Dataset excerpts:
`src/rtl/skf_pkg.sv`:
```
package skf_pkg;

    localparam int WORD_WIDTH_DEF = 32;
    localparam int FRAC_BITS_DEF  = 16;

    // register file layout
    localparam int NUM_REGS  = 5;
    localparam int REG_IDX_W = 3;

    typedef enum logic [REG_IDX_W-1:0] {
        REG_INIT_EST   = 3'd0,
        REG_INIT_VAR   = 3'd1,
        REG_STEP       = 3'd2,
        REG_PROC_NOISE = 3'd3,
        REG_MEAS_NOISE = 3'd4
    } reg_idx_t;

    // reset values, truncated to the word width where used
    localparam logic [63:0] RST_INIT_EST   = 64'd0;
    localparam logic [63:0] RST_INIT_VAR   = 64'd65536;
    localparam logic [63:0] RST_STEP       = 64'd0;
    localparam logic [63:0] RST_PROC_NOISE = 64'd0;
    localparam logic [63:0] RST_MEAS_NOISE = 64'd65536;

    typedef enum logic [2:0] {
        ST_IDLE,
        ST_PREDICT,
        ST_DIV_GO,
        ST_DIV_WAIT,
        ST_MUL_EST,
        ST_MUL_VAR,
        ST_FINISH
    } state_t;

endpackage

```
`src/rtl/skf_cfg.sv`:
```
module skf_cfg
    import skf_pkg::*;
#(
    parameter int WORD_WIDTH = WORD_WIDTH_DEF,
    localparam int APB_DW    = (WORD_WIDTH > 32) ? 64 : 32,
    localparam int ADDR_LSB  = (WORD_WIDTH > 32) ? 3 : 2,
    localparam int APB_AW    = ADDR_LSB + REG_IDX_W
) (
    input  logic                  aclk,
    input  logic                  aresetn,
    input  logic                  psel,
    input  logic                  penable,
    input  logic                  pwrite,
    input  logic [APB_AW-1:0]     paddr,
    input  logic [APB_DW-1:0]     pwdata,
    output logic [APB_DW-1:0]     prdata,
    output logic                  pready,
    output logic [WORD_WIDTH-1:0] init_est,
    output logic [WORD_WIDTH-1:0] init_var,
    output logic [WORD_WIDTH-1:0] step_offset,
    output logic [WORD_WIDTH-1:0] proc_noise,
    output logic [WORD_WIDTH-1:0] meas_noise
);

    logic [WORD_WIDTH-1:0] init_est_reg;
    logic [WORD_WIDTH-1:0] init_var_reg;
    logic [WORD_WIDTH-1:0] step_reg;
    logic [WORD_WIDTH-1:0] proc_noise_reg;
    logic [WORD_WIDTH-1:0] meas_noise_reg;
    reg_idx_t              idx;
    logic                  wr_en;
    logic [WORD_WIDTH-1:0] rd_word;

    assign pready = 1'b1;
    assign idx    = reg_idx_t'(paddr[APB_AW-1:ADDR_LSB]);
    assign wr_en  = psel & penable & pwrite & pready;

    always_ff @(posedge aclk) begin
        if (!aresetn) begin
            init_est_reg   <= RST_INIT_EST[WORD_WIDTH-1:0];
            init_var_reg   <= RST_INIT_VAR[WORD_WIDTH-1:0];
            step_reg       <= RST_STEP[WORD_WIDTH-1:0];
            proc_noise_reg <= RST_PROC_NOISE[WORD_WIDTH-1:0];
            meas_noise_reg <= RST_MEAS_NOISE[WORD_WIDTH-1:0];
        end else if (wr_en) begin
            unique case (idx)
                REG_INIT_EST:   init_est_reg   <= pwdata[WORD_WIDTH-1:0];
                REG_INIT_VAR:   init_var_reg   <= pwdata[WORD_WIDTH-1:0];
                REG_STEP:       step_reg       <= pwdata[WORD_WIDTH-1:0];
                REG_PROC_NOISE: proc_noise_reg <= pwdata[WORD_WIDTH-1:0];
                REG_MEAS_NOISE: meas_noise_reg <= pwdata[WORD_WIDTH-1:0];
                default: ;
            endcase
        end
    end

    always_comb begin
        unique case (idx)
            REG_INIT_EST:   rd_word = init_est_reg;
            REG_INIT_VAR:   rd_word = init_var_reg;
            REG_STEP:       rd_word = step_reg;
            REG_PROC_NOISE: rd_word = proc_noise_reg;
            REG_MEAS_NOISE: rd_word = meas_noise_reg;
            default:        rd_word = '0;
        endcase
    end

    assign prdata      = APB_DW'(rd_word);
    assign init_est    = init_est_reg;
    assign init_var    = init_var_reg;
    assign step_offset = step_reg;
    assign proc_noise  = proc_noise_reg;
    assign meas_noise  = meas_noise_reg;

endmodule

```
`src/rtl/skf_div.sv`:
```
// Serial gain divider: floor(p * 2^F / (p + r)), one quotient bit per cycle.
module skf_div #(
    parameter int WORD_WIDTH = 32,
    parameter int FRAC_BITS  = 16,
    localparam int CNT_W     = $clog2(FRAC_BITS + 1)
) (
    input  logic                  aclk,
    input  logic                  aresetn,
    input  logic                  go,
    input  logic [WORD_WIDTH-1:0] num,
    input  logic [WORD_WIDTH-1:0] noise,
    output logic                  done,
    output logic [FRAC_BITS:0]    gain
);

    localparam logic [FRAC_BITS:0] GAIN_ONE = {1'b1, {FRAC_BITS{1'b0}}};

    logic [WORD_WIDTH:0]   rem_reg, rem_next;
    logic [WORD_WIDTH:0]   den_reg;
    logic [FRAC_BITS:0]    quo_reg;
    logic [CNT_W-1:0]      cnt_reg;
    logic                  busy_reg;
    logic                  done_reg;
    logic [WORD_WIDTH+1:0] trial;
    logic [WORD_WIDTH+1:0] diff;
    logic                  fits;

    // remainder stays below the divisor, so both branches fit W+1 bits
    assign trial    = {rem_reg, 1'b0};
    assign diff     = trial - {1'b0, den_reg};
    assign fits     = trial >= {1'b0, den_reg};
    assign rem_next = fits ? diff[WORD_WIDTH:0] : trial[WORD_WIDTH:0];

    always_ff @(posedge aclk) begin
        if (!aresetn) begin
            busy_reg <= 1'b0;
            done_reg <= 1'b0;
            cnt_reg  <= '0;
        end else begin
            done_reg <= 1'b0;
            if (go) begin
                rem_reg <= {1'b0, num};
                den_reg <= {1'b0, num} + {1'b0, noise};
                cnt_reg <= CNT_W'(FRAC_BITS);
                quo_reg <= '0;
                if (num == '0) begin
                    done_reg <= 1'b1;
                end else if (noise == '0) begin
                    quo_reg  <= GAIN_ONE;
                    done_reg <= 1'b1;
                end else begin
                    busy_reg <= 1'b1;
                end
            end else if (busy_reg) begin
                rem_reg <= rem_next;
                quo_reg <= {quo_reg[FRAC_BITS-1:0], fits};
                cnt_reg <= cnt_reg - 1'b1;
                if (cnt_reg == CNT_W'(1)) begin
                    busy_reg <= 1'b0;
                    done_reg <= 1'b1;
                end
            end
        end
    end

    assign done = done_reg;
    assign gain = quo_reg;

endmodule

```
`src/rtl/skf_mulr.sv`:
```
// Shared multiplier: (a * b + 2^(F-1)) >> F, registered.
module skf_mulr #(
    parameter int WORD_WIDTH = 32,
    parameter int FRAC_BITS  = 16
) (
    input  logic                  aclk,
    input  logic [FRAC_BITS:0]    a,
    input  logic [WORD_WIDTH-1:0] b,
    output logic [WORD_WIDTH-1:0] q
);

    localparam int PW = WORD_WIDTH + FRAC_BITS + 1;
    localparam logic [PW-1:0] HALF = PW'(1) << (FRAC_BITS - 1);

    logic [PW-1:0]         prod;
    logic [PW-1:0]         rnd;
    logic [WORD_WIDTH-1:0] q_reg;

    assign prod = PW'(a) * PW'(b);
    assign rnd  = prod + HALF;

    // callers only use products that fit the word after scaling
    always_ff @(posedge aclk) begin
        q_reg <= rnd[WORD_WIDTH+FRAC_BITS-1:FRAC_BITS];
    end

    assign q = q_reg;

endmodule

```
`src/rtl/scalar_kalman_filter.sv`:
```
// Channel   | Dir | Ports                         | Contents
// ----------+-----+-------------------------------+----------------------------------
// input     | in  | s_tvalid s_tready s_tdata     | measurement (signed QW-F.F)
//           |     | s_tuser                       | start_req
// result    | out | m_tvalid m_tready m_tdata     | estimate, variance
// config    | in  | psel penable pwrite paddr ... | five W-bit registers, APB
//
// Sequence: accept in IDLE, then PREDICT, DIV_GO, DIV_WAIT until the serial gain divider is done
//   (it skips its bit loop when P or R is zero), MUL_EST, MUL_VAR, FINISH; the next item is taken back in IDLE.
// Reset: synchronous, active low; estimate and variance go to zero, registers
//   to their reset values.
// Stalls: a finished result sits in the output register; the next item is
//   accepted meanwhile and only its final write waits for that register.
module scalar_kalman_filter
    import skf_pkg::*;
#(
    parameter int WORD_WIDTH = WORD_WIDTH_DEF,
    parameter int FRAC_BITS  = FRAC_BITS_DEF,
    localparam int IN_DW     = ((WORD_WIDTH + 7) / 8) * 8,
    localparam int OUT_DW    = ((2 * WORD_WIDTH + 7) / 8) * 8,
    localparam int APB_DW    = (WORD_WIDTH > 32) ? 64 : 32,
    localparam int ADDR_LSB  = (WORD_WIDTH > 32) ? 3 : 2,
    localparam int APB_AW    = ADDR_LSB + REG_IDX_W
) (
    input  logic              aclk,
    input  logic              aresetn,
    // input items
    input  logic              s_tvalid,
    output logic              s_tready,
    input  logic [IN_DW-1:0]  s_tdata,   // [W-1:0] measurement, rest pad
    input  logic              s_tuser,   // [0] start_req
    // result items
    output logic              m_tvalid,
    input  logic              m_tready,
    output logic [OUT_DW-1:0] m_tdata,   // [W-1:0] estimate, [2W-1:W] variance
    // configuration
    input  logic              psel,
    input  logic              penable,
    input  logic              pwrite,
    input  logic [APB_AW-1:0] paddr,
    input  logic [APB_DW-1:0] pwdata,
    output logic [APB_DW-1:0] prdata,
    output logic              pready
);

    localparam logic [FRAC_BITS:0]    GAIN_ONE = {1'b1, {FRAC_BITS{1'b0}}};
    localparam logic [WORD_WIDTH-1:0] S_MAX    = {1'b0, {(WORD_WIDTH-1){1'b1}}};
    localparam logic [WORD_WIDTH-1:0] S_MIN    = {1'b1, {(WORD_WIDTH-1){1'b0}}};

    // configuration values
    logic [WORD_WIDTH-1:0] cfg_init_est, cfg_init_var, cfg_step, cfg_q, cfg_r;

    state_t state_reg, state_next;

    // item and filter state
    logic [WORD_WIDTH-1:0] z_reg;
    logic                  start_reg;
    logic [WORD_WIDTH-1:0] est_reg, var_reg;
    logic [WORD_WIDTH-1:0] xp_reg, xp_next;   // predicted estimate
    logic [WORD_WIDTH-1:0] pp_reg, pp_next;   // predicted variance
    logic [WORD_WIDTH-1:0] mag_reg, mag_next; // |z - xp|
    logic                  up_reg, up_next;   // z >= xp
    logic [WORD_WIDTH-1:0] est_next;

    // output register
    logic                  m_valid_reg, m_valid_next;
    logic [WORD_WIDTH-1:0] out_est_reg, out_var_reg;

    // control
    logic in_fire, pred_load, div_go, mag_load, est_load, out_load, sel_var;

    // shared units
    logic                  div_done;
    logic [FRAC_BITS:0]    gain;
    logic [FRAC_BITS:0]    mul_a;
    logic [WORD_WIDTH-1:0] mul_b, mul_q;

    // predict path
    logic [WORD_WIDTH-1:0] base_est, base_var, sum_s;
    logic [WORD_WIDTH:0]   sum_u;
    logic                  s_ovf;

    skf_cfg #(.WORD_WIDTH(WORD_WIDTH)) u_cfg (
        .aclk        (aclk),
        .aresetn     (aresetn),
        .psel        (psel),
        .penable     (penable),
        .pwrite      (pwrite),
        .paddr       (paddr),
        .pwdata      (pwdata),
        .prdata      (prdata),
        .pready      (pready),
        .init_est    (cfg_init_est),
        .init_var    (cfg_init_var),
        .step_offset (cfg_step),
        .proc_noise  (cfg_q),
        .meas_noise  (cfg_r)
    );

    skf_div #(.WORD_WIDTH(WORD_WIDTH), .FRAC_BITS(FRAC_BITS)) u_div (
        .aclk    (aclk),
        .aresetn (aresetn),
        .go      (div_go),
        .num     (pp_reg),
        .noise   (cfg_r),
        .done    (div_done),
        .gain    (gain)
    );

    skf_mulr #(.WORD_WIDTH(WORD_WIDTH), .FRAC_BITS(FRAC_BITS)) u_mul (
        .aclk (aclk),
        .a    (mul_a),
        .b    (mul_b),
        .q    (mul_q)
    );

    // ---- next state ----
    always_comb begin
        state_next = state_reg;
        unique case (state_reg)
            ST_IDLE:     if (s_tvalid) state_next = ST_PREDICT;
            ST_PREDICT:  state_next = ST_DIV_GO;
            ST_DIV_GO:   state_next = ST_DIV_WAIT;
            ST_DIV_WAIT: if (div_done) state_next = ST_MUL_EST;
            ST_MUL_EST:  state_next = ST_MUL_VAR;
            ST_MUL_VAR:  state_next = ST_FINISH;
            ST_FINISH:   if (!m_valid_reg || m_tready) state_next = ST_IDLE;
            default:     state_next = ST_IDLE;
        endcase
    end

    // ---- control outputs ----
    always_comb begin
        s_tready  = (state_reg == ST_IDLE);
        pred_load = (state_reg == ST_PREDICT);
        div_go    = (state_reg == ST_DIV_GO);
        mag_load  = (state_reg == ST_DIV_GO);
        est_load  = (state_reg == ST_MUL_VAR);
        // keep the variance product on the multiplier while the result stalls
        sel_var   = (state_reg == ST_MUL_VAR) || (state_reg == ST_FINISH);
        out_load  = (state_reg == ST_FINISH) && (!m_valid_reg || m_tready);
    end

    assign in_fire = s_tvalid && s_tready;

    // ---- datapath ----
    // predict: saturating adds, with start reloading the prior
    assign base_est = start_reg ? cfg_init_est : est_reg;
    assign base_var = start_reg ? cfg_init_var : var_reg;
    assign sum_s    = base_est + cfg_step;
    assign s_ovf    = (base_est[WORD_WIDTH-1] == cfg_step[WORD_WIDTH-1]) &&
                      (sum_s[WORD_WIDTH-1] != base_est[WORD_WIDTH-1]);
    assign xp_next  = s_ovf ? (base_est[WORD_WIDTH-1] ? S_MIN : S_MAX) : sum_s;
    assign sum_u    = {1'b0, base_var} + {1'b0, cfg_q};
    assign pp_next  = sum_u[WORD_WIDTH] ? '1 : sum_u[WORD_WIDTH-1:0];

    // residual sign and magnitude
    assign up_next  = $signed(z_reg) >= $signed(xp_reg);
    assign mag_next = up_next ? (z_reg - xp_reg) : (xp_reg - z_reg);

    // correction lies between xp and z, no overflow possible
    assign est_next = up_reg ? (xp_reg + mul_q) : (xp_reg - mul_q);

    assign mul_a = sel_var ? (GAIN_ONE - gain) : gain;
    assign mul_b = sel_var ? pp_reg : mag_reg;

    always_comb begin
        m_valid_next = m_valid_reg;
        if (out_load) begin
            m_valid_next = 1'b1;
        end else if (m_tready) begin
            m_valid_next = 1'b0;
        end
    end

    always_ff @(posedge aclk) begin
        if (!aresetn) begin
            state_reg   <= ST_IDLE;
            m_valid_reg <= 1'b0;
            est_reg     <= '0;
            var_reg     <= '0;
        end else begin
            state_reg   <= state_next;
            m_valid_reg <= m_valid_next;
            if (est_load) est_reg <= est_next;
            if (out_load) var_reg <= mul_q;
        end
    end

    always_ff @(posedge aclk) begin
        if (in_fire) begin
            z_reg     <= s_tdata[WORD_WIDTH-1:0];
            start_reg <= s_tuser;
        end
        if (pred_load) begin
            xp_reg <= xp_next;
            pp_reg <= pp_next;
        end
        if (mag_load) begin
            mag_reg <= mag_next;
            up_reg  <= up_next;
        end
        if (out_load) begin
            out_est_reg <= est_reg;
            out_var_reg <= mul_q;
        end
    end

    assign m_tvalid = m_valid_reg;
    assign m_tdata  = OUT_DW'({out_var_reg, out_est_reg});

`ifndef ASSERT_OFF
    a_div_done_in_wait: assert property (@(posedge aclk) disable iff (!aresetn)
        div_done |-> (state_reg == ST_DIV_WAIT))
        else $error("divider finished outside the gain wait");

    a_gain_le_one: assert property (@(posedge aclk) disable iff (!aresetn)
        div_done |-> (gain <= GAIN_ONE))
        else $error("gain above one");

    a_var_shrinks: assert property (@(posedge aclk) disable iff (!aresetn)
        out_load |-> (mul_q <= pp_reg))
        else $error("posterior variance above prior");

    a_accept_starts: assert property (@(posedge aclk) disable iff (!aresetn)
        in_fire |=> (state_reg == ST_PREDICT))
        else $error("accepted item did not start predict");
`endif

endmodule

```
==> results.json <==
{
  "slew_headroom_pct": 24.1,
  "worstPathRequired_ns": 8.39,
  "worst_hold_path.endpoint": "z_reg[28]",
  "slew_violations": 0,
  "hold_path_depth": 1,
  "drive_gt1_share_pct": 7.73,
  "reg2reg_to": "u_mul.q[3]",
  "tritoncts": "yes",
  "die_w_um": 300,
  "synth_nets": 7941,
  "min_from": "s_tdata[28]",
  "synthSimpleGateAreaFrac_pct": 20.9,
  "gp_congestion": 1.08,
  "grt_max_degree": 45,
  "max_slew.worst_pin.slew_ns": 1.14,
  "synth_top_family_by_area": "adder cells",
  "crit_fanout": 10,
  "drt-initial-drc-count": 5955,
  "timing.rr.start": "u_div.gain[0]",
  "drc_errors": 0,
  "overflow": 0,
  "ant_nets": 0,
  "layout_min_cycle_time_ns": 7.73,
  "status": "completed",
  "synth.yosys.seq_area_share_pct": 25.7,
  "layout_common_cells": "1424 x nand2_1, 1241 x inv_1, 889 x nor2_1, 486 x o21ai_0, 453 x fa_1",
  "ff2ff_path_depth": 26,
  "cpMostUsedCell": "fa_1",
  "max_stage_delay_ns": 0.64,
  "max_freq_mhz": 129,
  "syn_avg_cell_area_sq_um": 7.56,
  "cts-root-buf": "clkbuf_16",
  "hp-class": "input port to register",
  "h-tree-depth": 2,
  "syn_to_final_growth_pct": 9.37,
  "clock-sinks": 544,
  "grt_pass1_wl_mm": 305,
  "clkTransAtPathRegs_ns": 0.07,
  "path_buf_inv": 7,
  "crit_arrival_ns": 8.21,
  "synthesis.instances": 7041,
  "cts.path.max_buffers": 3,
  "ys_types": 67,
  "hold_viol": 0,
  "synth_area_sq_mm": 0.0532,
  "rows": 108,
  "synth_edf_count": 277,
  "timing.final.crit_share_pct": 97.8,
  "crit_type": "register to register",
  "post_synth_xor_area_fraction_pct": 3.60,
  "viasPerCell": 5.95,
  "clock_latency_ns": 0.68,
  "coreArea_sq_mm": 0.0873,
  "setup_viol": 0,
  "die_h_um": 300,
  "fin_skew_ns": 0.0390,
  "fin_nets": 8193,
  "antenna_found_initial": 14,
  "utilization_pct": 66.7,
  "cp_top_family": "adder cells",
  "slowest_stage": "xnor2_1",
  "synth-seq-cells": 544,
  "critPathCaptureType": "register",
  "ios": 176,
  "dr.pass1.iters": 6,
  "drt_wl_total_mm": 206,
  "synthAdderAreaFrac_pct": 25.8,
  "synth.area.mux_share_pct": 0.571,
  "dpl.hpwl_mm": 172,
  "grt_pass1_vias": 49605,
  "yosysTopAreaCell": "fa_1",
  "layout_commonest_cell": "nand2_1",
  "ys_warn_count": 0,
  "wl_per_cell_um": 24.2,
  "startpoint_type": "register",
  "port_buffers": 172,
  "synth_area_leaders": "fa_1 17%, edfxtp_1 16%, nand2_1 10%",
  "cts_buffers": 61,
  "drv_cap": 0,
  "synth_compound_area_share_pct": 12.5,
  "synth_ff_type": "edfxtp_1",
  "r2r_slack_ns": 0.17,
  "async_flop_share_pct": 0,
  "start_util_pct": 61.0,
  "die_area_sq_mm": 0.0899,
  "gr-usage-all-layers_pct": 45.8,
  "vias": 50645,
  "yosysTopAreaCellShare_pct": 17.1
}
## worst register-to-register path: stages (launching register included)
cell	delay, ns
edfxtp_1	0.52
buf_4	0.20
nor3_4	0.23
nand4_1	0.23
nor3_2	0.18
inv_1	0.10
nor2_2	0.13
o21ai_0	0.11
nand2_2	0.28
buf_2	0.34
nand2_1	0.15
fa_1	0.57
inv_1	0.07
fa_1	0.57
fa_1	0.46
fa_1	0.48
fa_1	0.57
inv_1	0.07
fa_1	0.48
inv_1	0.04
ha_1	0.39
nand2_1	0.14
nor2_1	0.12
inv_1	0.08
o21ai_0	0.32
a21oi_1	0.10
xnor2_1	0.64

Work item: Where a line of the data contains "signed", copy that line.

Expected answer:
// input     | in  | s_tvalid s_tready s_tdata     | measurement (signed QW-F.F)
    assign up_next  = $signed(z_reg) >= $signed(xp_reg);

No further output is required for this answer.